Years later, I put Shaw's name on the comp list for a book of mine published in 1985. In 1988, when I was living in Thousand Oaks, I noticed that Shaw's address made him my neighbor. I had another book coming out and again added his name to the comp list. When Shaw received the book, he telephoned, and my wife Gailyn and I had dinner with him at an Italian restaurant in Camarillo, where he was well-known. As that evening illustrated, the first and perhaps last thing to be said about Artie Shaw is that he is a nonstop talker, a monologuist, and, at his best, an inspired one. (It occurred to me that his talking might have replaced his playing.)
Afterward, Artie took us back to his house and upstairs to his book-lined study, where he played us his 1941 recording of "Star Dust." It was the first time I'd listened to his music, and his solo was breathtaking, like a beautiful bird swooping through heaven and hell. "Benny Goodman played clarinet," he said that night, "I played music." And then: "Benny never played his dark side."
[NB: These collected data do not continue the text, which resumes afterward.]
## src/rtl/bus_port_endpoint.sv

```systemverilog
// bus_port_endpoint
//
// Device-side endpoint for one driver port of the bus generator/arbiter.
// The local host writes packets into a TX FIFO, and the bus drains that FIFO
// through pndng/D_pop/pop. The bus delivers packets on push/D_push. Packets
// addressed to this port, or to the broadcast ID, go into an RX FIFO that the
// host drains.
//
// Ports
//   clk, reset                     : single clock; asynchronous active-high reset
//   host_wr_valid/_data/_ready     : host -> TX FIFO write handshake
//   pndng, D_pop, pop              : TX FIFO head presented to the bus
//   push, D_push                   : bus delivery into the RX filter/FIFO
//   host_rd_valid/_data/_ready     : RX FIFO head presented to the host
//   tx_count, rx_count             : FIFO occupancy
//   rx_overflow, tx_underflow      : sticky error flags
//   rx_filtered                    : saturating count of address-mismatch drops
module bus_port_endpoint #(
  parameter int         pckg_sz    = 16,
  parameter int         fifo_depth = 16,
  parameter logic [7:0] id         = 8'd0,
  parameter logic [7:0] broadcast  = {8{1'b1}}
) (
  input  logic                               clk,
  input  logic                               reset,
  input  logic                               host_wr_valid,
  input  logic [pckg_sz-1:0]                 host_wr_data,
  output logic                               host_wr_ready,
  output logic                               pndng,
  output logic [pckg_sz-1:0]                 D_pop,
  input  logic                               pop,
  input  logic                               push,
  input  logic [pckg_sz-1:0]                 D_push,
  output logic                               host_rd_valid,
  output logic [pckg_sz-1:0]                 host_rd_data,
  input  logic                               host_rd_ready,
  output logic [$clog2(fifo_depth+1)-1:0]    tx_count,
  output logic [$clog2(fifo_depth+1)-1:0]    rx_count,
  output logic                               rx_overflow,
  output logic                               tx_underflow,
  output logic [7:0]                         rx_filtered
);

  localparam int CW = $clog2(fifo_depth + 1);
  localparam int PW = $clog2(fifo_depth);
  localparam logic [CW-1:0] DEPTH_C = CW'(fifo_depth);
  localparam logic [PW-1:0] LAST_C  = PW'(fifo_depth - 1);

  // Pointers wrap explicitly so that non-power-of-2 depths work.
  function automatic logic [PW-1:0] ptr_inc(input logic [PW-1:0] p);
    return (p == LAST_C) ? '0 : p + 1'b1;
  endfunction

  // Storage is left unreset; only pointers and counts define validity.
  logic [pckg_sz-1:0] tx_mem [fifo_depth];
  logic [pckg_sz-1:0] rx_mem [fifo_depth];

  logic [PW-1:0] tx_wr_ptr_q, tx_wr_ptr_d, tx_rd_ptr_q, tx_rd_ptr_d;
  logic [PW-1:0] rx_wr_ptr_q, rx_wr_ptr_d, rx_rd_ptr_q, rx_rd_ptr_d;
  logic [CW-1:0] tx_count_q, tx_count_d, rx_count_q, rx_count_d;
  logic          rx_overflow_q, rx_overflow_d;
  logic          tx_underflow_q, tx_underflow_d;
  logic [7:0]    rx_filtered_q, rx_filtered_d;

  logic          tx_wr, tx_rd, rx_wr, rx_rd;
  logic          tx_full, tx_empty, rx_full, rx_empty;
  logic [7:0]    dest;
  logic          addr_match;

  // Full/empty come from registered counts only, so a read in the same cycle
  // never makes room for a write.
  assign tx_full  = (tx_count_q == DEPTH_C);
  assign tx_empty = (tx_count_q == '0);
  assign rx_full  = (rx_count_q == DEPTH_C);
  assign rx_empty = (rx_count_q == '0);

  assign dest       = D_push[pckg_sz-1 -: 8];
  assign addr_match = (dest == id) || (dest == broadcast);

  assign tx_wr = host_wr_valid && !tx_full;
  assign tx_rd = pop && !tx_empty;
  assign rx_wr = push && addr_match && !rx_full;
  assign rx_rd = host_rd_ready && !rx_empty;

  always_comb begin
    tx_wr_ptr_d    = tx_wr_ptr_q;
    tx_rd_ptr_d    = tx_rd_ptr_q;
    rx_wr_ptr_d    = rx_wr_ptr_q;
    rx_rd_ptr_d    = rx_rd_ptr_q;
    tx_count_d     = tx_count_q;
    rx_count_d     = rx_count_q;
    rx_overflow_d  = rx_overflow_q;
    tx_underflow_d = tx_underflow_q;
    rx_filtered_d  = rx_filtered_q;

    if (tx_wr) tx_wr_ptr_d = ptr_inc(tx_wr_ptr_q);
    if (tx_rd) tx_rd_ptr_d = ptr_inc(tx_rd_ptr_q);
    if (rx_wr) rx_wr_ptr_d = ptr_inc(rx_wr_ptr_q);
    if (rx_rd) rx_rd_ptr_d = ptr_inc(rx_rd_ptr_q);

    case ({tx_wr, tx_rd})
      2'b10:   tx_count_d = tx_count_q + 1'b1;
      2'b01:   tx_count_d = tx_count_q - 1'b1;
      default: tx_count_d = tx_count_q;
    endcase

    case ({rx_wr, rx_rd})
      2'b10:   rx_count_d = rx_count_q + 1'b1;
      2'b01:   rx_count_d = rx_count_q - 1'b1;
      default: rx_count_d = rx_count_q;
    endcase

    if (pop && tx_empty) tx_underflow_d = 1'b1;
    if (push && addr_match && rx_full) rx_overflow_d = 1'b1;
    if (push && !addr_match && (rx_filtered_q != 8'hFF))
      rx_filtered_d = rx_filtered_q + 1'b1;
  end

  always_ff @(posedge clk or posedge reset) begin
    if (reset) begin
      tx_wr_ptr_q    <= '0;
      tx_rd_ptr_q    <= '0;
      rx_wr_ptr_q    <= '0;
      rx_rd_ptr_q    <= '0;
      tx_count_q     <= '0;
      rx_count_q     <= '0;
      rx_overflow_q  <= 1'b0;
      tx_underflow_q <= 1'b0;
      rx_filtered_q  <= '0;
    end else begin
      tx_wr_ptr_q    <= tx_wr_ptr_d;
      tx_rd_ptr_q    <= tx_rd_ptr_d;
      rx_wr_ptr_q    <= rx_wr_ptr_d;
      rx_rd_ptr_q    <= rx_rd_ptr_d;
      tx_count_q     <= tx_count_d;
      rx_count_q     <= rx_count_d;
      rx_overflow_q  <= rx_overflow_d;
      tx_underflow_q <= tx_underflow_d;
      rx_filtered_q  <= rx_filtered_d;
    end
  end

  // Writes are gated by the registered full flag. While reset is high that
  // flag reads "empty", so a write may land in storage during reset; this is
  // harmless because the pointers still read zero.
  always_ff @(posedge clk) begin
    if (tx_wr) tx_mem[tx_wr_ptr_q] <= host_wr_data;
    if (rx_wr) rx_mem[rx_wr_ptr_q] <= D_push;
  end

  // The FIFOs are first-word-fall-through: the head is read combinationally
  // through the registered read pointer.
  assign D_pop         = tx_mem[tx_rd_ptr_q];
  assign host_rd_data  = rx_mem[rx_rd_ptr_q];
  assign pndng         = !tx_empty;
  assign host_wr_ready = !tx_full;
  assign host_rd_valid = !rx_empty;
  assign tx_count      = tx_count_q;
  assign rx_count      = rx_count_q;
  assign rx_overflow   = rx_overflow_q;
  assign tx_underflow  = tx_underflow_q;
  assign rx_filtered   = rx_filtered_q;

endmodule

```

## config.mk

```make
export PLATFORM = sky130hd
export DESIGN_NAME = bus_port_endpoint
export DESIGN_NICKNAME = d
export VERILOG_FILES = /design/src/rtl/bus_port_endpoint.sv
export SDC_FILE = /design/constraint.sdc
export NUM_CORES = 1
export LEC_CHECK = 0
export CAP_MARGIN = 25
export CORE_UTILIZATION = 45
export CTS_CLUSTER_SIZE = 10
export DETAILED_ROUTE_END_ITERATION = 7
export GPL_TIMING_DRIVEN = 0
export HOLD_SLACK_MARGIN = 0.06
export SYNTH_ARGS = -nofsm -noshare
export SYNTH_HDL_FRONTEND = slang
export SYNTH_SLANG_ARGS = --single-unit
```

## constraint.sdc

```tcl
create_clock -name clk -period 4 [get_ports clk]
set_clock_uncertainty 0.15 [all_clocks]
set_input_delay 0.6 -clock clk [delete_from_list [all_inputs] [get_ports clk]]
set_output_delay 0.6 -clock clk [all_outputs]
set_load 0.05 [all_outputs]
```

After elaboration in Yosys (flattened, before gate mapping)
Memory sizes are Yosys's and may differ from the RTL's.
Index checks and enable logic that the tools add are counted.

storage, ports and cells
  ROM bits = 0
  bits of input ports = 38
  RAM bits = 512
  logic and storage cells = 62
  latch bits = 0
  register bits = 36
  memories kept = 2
  output and inout bits = 55

memories
  memory  depth  bits a word  read ports  clocked after memory_dff  write ports  RTL line  RTL
  rx_mem  16     16           1           0                         1            56        logic [pckg_sz-1:0] rx_mem [fifo_depth];
  tx_mem  16     16           1           0                         1            55        logic [pckg_sz-1:0] tx_mem [fifo_depth];

operators by class
  multiplexer cells = 10
  eq/ne operators = 12
  divide/modulo/power cells = 0
  magnitude comparators = 0
  $add $sub $neg = 9
  reductions and logical operators = 20
  bitwise logic cells = 0
  shifts and indexed selects = 0
  multipliers = 0

operator list
  cell                 count
  $pmux 5 s2           2
  $add 4x1->4 const B  4
  $eq 4x4->1 const B   4
  $mux 4               4
  $add 5x1->5 const B  2
  $eq 5x5->1 const B   2
  $logic_not 5->1      2
  $sub 5x1->5 const B  2
  $logic_and 1x1->1    9
  $add 8x1->8 const B  1
  $eq 8x8->1 const B   1
  $logic_not 8->1      1
  $ne 8x8->1 const B   1
  $logic_not 1->1      5
  $eq 2x1->1 const B   2
  $eq 2x2->1 const B   2
  $mux 1               4
  $reduce_bool 2->1    2
  $logic_or 1x1->1     1

Depth between registers and ports, before layout
  depth after elaboration = 6
  depth in mapped cells = 12

Worst setup path before layout
No wires, ideal clock.

  path kind = input-to-reg
  start = input port D_push[8]
  end = memory rx_mem[1][0] (enable)
  slack = 0.447 ns
  arrival time = 2.973 ns
  data required time = 3.420 ns
  buffers on the path = 1
  stages on the path = 5
  setup time = 0.430 ns
  path through = nor4_1 > and2_1 > o211ai_1 > buf_2 > nor4_1

on the way
  cells in the longest elaborated chain, start to end = 6
  elaborated cells between the ends (all ways) = 7
  those cells by class = eq/ne: 1; mux: 2; reduce/logical: 4

ends and longest elaborated chain
  what                                           RTL line  RTL
  from (decl)                                    33        input logic [pckg_sz-1:0] D_push,
  $eq 8x8->1 or $logic_not 8->1 (tied branches)  78        assign addr_match = (dest == id) || (dest == broadcast);
  $logic_or 1x1->1 (*)                           78
  $logic_and 1x1->1 (*) (2 in a row)             82        assign rx_wr = push && addr_match && !rx_full;
  $mux 1 (*)                                     148       if (rx_wr) rx_mem[rx_wr_ptr_q] <= D_push;
  $mux 1 (implied by the code) (*)               148
  to (decl)                                      56

Mark *: on every way between the ends. The rest lies on a longest branch, timed or not.

Worst setup path in the final report
  start = register rx_rd_ptr_q[1]
  end = output port host_rd_data[7]

on the way
  cells in the longest elaborated chain, start to end = 1

ends and longest elaborated chain
  what                    RTL line  RTL
  from (decl)             59        logic [PW-1:0] rx_wr_ptr_q, rx_wr_ptr_d, rx_rd_ptr_q, rx_rd_ptr_d;
  from (signal assigned)  134       rx_rd_ptr_q <= rx_rd_ptr_d;
  $mem_v2 16x16           n/a
  to (decl)               35        output logic [pckg_sz-1:0] host_rd_data,

Every way passes these cells.

==> flow_summary.json <==
{
  "outcome": "finished, violations left",
  "violations": "design-rule violations",
  "yosys_warnings": 0,
  "cts_setup_buffers": 0,
  "crit_path_end_kind": "output port",
  "ys_ff_latch": 548,
  "final-hold-violation-count": 0,
  "gr-usage-all-layers_pct": 20.5,
  "finalNetCount": 1315,
  "synth-edff-count": 512,
  "wirelength_mm": 47.6,
  "yosysSeqAreaShare_pct": 75.6,
  "htreeDepth": 3,
  "slew_violations": 0,
  "final_util_pct": 55.0,
  "crit_path_start_kind": "register",
  "finalSetupTns_ns": 0,
  "r2r_slack_ns": 0.68,
  "reg2regPathDepth": 11,
  "cp_max_fo": 10,
  "die-area_um2": 48700,
  "rsz0062_at_grt": "no",
  "min_period_ns": 3.82,
  "area_growth_pct": 19.8,
  "worstPathArrival_ns": 3.07,
  "clock_latency_ns": 0.59,
  "start_util_pct": 45.9,
  "reg2reg_to": "rx_count[4]",
  "drc_errors": 5,
  "leakage_uw": 0.00860,
  "overflow": 0,
  "max-cap-violations": 0,
  "dr.pass1.iters": 7,
  "drive_gt1_share_pct": 24.4,
  "cts_resized": 56,
  "setup_viol": 0,
  "viasPerCell": 5.63,
  "vdd_drop_max_v": 0.000510,
  "grt_pass1_vias": 11300,
  "design_area_um2": 25800,
  "grt_pass1_wl_mm": 71.5,
  "row_count": 79,
  "ys_types": 43,
  "multiInputGateArea_um2": 5070,
  "yosys_most_used_dff": "edfxtp_1",
  "syn_area_um2": 21500,
  "r2r-start": "rx_count[0]",
  "numCtsBuffers": 66,
  "fin_crit_sh_pct": 95.6,
  "min_path_type": "input pin to asynchronous set/reset pin",
  "layout_setup_ws_ns": 0.178,
  "wire_per_inst_um": 25.1,
  "vias": 10700,
  "cts_hold_buffers": 0,
  "n_antenna_cell": 0,
  "power.density_nw_per_um2": 736,
  "antenna_found_initial": 2,
  "ant_nets": 0,
  "worst_slew_pin_slew_ns": 0.864,
  "seqCellArea_um2": 16300,
  "post-dp-hpwl_mm": 31.9,
  "holdWs_ns": 0.214,
  "async_reset_ff_share_pct": 6.57,
  "core_area_um2": 46900,
  "cts_root_buf": "clkbuf_16",
  "die_h_um": 221,
  "clk_pin_slew_ns": 0.05,
  "cts_tree": "built",
  "synth_nets": 1114,
  "preCtsSetupSlack_ns": -0.393,
  "chipWidth_um": 221,
  "grt_max_degree": 21,
  "port_buffers": 92,
  "place_congestion": 0.786,
  "cts.path.max_buffers": 3,
  "postSynthAreaPerCell_um2": 20.4,
  "drt_first_iter_violations": 865,
  "pin_count": 93,
  "critical_path_class": "register to output port",
  "fmaxAchievable_mhz": 262,
  "cts_sinks": 548,
  "relSlewSlack_pct": 42.4,
  "synth_cells": 1055,
  "fillers": 3580,
  "placed_cell_area_um2": 23900,
  "cp.required_ns": 3.25
}
==> final cells by class <==
type	instances	share of cell area [%]
Multi-Input combinational cell	439	19.7
Buffer	53	1.13
Inverter	14	0.204
Timing Repair Buffer	134	5.63
Sequential cell	548	63.1
Clock buffer	93	6.92
Clock inverter	12	0.359
Tap cell	607	2.95
==> report_power, final <==
group	internal [uW]	total, uW	switching [uW]
Clock	3090	5280	2190
Sequential	6680	6910	236
Combinational	2560	6780	4220
Total	12300	19000	6650
==> cells in the final DEF, fill, tap and decap left out, types with 8 or more instances in the layout <==
| master | instances |
|---|---|
| nor2_1 | 8 |
| nor2_2 | 20 |
| o21ai_0 | 28 |
| edfxtp_1 | 512 |
| nor3_2 | 8 |
| nand3_1 | 8 |
| buf_6 | 9 |
| clkdlybuf4s50_1 | 60 |
| a221oi_1 | 28 |
| mux4_2 | 112 |
| nand2_1 | 45 |
| inv_1 | 13 |
| buf_4 | 12 |
| dlygate4sd2_1 | 31 |
| buf_8 | 25 |
| dfrtp_1 | 36 |
| mux2i_1 | 64 |
| ha_1 | 19 |
| a22oi_1 | 17 |
| xnor2_1 | 9 |
| xor2_1 | 10 |
| buf_2 | 16 |
| clkbuf_1 | 41 |
| clkbuf_16 | 67 |
| clkbuf_2 | 11 |
==> per-layer routing <==
metal / track usage (%) / vias to the layer above / share of wire (%)
met5: 0 / - / 0.027
met4: 5.62 / 2 / 2.0
met3: 4.23 / 79 / 4.6
met2: 36.4 / 278 / 53
met1: 25.5 / 5578 / 40
li1: - / 4764 / -
==> worst max-delay path, stage by stage (launching register included) <==
cell	delay (ns)
dfrtp_1	0.38
buf_2	0.19
and2_1	0.17
clkbuf_1	0.19
clkbuf_2	0.31
a221oi_1	0.43
o21ai_0	0.16
nand2_1	0.12
dlygate4sd2_1	0.53
==> flip-flops by register name (all words and copies together), names as in the netlist <==
register and cells:
rx_overflow 1, tx_wr_ptr_q 4, rx_mem 256, tx_mem 256, rx_wr_ptr_q 4, tx_count 5
rx_rd_ptr_q 4, tx_rd_ptr_q 4, rx_filtered 8, tx_underflow 1, rx_count 5
==> metrics by stage <==
stage	instances	total power, uW
after floorplan	1055	11700
after global placement	1754	13900
after detailed placement	1796	14100
after CTS	1900	19200
after global routing	1900	19800
final	1900	19000
==> how the worst max path moves through the flow <==
stage,start,to,slack [ns],depth (start not counted)
after global placement,D_push[10],rx_mem[1][3],-2.05,6
after detailed placement,D_push[10],rx_count[4],-0.39,12
after floorplan,D_push[8],rx_mem[1][0],0.45,5
final,rx_rd_ptr_q[1],host_rd_data[7],0.18,8
after global routing,rx_rd_ptr_q[1],host_rd_data[8],0.04,8
after CTS,rx_rd_ptr_q[1],host_rd_data[0],0.12,8
==> cell usage after synthesis (all sizes together) (2+ instances only) <==
master	instances	share of area, %
nand4	3	0.087
nor4	8	0.26
nand2	45	0.78
o21ai	28	0.65
fa	2	0.19
mux4	112	12
a21boi	2	0.070
a31o	2	0.081
ha	19	1.1
nand3	8	0.19
buf	25	0.72
nor3	10	0.23
nor2	28	0.49
xnor2	9	0.37
dfrtp	36	4.2
edfxtp	512	71
o2111ai	2	0.081
a21o	7	0.24
xor2	10	0.41
and2	3	0.087
nand2b	3	0.087
clkbuf	29	0.51
inv	14	0.24
a22oi	17	0.59
mux2i	64	3.0
a21oi	7	0.16
a311oi	2	0.081
a221oi	32	1.3
mux2	7	0.37
==> cell families after synthesis <==
kind of cell               synth area share (%)
adders and majority gates                  1.29
and+or+nand+nor                            2.34
muxes                                      15.1
AOI/OAI and AO/OA                          3.45
buffers and inverters                      1.46
xor gates and xnor gates                  0.773
DFF                                        75.6
Note: power is estimated with default switching activity, not from simulation.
Eventually, Gailyn and I and Artie and his girlfriend at the time, Midge Hayes, a librarian he had met in Santa Barbara, became quite close. Shaw had written an autobiography, "The Trouble With Cinderella," but it stopped short of his years as a big-band era legend and also told nothing of his celebrated marriages to Lana Turner and Ava Gardner. So one day I invited Artie to lunch to ask him about recording conversations for a biography covering the later part of his life. We began making the recordings. After a while, though, our relationship cooled. I went on to other things and put the tapes and manuscript aside.